Top of PROVIDED RECORDS

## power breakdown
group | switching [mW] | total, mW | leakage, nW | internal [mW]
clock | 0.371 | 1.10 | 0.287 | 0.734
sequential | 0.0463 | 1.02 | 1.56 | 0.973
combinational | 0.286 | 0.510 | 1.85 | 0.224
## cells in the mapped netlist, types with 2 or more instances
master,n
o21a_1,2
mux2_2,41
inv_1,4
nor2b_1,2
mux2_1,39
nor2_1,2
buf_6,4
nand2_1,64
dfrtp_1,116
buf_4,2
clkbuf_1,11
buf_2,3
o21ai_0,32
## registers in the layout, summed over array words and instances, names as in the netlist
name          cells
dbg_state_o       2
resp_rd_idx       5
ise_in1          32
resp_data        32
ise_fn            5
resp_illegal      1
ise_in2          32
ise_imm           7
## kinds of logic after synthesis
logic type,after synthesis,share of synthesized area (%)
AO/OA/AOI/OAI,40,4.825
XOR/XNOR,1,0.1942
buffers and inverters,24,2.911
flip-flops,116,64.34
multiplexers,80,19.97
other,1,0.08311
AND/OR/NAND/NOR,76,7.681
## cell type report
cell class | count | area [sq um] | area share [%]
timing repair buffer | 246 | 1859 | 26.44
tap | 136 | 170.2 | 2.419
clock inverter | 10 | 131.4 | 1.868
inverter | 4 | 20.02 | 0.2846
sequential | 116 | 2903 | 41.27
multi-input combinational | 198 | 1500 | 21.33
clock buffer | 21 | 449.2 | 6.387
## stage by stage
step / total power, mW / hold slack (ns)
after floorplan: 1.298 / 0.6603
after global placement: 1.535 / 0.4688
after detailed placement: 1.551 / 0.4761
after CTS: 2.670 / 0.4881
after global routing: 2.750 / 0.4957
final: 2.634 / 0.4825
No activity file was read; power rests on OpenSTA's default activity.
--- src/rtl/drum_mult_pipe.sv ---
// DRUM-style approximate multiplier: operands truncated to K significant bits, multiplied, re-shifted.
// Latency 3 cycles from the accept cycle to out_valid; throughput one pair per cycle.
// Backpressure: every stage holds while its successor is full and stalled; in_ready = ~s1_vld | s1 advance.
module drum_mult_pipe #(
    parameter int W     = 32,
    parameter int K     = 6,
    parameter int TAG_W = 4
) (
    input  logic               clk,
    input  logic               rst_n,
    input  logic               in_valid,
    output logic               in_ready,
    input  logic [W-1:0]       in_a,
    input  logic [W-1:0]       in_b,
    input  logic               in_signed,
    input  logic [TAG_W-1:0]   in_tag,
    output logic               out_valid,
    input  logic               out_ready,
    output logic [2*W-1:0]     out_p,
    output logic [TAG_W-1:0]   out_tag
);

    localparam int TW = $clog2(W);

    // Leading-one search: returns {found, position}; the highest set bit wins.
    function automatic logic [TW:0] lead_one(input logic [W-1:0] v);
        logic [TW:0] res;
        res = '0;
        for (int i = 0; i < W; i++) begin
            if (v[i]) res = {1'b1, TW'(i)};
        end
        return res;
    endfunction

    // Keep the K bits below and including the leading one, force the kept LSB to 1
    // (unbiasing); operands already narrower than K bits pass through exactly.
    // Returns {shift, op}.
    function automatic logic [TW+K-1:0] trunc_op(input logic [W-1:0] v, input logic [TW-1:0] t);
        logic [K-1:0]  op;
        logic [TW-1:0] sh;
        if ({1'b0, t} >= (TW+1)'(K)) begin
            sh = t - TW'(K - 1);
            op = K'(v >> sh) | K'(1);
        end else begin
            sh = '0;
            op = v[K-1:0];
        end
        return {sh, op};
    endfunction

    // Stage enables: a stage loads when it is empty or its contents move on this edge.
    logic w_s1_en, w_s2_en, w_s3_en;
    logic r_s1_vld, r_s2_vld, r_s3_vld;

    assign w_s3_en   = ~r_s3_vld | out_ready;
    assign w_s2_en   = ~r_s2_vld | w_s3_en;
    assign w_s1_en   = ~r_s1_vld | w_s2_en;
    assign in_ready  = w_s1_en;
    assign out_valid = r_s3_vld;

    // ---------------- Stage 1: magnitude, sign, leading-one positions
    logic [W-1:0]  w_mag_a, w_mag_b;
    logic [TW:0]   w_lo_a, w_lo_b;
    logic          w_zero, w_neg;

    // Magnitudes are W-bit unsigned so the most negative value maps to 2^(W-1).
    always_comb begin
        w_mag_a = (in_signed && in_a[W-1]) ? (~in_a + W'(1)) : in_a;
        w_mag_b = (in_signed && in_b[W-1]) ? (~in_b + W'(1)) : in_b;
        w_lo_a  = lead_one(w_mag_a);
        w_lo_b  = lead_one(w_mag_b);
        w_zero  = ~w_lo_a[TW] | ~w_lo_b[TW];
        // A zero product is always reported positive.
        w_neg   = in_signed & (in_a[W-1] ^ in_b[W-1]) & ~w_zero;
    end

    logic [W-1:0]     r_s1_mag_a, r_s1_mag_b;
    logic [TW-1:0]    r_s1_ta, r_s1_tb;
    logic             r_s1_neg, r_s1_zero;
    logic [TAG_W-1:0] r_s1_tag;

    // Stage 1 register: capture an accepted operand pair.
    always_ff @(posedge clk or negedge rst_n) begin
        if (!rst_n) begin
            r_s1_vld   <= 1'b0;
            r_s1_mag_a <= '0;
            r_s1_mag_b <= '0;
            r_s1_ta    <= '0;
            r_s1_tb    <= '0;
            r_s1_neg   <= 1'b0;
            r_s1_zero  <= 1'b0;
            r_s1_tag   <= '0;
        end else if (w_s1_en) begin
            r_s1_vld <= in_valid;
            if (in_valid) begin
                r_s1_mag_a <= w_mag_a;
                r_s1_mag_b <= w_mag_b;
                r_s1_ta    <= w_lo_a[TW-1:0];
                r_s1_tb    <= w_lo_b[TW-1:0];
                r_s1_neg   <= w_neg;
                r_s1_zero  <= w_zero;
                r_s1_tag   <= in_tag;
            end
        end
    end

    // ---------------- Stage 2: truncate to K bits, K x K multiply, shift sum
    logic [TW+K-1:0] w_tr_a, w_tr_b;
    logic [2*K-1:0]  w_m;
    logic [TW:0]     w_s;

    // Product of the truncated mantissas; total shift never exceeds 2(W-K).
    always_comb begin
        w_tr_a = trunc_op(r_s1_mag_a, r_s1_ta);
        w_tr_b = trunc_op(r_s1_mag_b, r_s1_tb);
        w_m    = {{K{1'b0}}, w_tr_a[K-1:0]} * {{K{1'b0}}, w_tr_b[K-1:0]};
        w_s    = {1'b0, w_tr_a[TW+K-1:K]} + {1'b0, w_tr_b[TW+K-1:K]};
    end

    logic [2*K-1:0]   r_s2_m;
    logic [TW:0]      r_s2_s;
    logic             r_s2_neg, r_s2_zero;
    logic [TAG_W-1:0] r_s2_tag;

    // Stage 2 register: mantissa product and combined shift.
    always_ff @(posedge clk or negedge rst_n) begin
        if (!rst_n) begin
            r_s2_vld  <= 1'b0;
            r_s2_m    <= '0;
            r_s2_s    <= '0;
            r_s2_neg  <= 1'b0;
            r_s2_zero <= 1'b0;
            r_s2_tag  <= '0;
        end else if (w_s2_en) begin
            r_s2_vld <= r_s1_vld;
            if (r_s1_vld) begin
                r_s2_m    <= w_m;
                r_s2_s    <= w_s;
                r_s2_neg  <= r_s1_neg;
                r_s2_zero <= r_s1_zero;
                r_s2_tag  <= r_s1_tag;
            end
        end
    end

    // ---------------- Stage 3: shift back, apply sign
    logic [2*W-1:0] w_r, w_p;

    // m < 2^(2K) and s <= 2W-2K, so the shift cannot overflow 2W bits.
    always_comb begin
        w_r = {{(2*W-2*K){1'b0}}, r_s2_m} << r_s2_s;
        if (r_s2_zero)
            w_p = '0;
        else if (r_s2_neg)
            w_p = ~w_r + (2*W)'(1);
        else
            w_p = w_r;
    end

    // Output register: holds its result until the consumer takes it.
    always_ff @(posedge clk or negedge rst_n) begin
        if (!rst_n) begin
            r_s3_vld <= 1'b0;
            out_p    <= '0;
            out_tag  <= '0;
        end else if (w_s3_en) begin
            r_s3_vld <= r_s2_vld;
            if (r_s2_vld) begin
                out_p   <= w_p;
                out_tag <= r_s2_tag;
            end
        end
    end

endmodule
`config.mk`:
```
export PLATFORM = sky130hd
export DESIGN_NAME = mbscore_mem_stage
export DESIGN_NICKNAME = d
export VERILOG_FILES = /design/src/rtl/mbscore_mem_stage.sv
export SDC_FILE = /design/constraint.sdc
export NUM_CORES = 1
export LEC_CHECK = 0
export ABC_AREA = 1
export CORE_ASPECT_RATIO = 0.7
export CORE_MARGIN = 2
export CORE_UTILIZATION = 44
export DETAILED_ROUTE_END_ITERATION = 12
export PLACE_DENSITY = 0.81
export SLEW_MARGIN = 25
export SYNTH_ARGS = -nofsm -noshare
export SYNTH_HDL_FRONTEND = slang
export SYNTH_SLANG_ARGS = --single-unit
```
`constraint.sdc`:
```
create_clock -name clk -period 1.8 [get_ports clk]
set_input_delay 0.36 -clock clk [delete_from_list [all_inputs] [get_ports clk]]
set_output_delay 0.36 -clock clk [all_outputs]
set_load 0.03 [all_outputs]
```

Bottom of PROVIDED RECORDS
Top of PROVIDED RECORDS

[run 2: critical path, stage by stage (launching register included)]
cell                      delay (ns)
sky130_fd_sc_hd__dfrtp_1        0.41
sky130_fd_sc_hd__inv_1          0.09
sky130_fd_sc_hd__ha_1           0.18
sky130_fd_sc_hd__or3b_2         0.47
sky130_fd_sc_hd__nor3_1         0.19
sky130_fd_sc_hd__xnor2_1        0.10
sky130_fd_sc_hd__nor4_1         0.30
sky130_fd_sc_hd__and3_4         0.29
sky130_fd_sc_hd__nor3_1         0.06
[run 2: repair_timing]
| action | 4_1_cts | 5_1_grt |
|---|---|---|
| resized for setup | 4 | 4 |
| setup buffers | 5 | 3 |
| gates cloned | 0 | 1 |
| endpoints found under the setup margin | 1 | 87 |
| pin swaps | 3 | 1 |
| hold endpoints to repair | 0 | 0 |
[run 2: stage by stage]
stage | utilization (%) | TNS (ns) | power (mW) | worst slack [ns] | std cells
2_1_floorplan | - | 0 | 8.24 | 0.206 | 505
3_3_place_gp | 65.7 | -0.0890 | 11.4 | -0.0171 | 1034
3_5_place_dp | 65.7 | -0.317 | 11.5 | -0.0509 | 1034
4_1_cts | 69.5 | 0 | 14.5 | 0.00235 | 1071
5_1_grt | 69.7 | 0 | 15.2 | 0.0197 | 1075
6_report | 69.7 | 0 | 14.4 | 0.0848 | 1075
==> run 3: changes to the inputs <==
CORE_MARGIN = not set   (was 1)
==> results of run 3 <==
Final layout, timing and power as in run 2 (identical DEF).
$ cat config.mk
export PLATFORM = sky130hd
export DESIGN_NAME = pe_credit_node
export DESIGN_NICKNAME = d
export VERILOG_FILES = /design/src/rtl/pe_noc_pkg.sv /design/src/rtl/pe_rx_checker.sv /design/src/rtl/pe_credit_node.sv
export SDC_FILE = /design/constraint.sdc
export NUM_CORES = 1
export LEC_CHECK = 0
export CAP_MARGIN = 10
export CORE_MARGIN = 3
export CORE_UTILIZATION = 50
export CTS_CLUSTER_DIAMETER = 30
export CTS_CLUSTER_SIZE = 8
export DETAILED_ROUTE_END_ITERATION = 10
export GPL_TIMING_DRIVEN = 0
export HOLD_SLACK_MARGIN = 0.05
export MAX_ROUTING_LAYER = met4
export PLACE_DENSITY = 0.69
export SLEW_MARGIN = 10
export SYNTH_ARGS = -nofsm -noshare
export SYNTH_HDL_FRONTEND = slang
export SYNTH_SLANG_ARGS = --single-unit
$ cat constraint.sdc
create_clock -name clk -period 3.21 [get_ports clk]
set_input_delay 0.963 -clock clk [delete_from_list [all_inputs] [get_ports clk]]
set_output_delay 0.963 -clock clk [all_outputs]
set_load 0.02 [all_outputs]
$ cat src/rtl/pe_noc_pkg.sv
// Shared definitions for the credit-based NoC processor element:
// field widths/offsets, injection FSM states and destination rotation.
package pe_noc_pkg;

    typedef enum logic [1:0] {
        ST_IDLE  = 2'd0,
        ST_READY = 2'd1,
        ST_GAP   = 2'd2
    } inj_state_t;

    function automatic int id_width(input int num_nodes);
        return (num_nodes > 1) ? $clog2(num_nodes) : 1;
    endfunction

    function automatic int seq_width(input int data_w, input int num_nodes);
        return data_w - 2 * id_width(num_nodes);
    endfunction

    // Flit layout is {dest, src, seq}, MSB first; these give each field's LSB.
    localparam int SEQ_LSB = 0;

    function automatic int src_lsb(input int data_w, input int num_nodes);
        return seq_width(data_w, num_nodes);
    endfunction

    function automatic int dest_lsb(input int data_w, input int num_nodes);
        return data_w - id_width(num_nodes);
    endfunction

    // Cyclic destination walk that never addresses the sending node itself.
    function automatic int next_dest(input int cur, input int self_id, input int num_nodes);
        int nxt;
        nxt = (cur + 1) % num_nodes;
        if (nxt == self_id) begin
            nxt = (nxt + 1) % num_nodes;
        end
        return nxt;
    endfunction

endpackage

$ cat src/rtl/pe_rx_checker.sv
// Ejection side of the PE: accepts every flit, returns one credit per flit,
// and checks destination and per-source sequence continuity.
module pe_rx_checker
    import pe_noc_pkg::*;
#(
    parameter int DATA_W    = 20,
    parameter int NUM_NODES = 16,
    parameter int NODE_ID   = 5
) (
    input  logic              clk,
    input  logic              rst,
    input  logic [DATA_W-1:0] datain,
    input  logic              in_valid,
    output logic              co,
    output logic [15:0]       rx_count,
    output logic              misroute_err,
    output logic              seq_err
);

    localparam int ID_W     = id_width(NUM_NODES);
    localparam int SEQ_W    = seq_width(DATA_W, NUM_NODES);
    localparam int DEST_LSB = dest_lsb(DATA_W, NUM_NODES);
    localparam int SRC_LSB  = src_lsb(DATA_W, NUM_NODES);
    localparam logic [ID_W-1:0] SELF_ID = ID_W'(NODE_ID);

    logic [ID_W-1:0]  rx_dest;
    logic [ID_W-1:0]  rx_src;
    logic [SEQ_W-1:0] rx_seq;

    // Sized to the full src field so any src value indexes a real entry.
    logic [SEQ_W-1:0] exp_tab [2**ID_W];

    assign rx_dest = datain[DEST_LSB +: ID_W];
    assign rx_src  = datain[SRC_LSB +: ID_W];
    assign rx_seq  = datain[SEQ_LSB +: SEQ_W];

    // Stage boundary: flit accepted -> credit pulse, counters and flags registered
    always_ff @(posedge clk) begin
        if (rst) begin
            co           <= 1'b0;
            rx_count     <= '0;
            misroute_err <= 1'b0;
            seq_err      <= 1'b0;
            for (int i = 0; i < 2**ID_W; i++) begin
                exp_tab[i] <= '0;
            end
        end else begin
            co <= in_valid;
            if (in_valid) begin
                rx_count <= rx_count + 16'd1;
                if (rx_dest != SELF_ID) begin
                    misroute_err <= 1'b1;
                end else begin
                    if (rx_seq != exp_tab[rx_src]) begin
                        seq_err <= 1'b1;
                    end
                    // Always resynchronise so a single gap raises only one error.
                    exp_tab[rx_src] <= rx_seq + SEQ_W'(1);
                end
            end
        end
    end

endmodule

Bottom of PROVIDED RECORDS

» THE PROBLEM
Your answer must be a single number: how many lines of the records contain the word "setup".

» SOLUTION TO THIS PROBLEM
3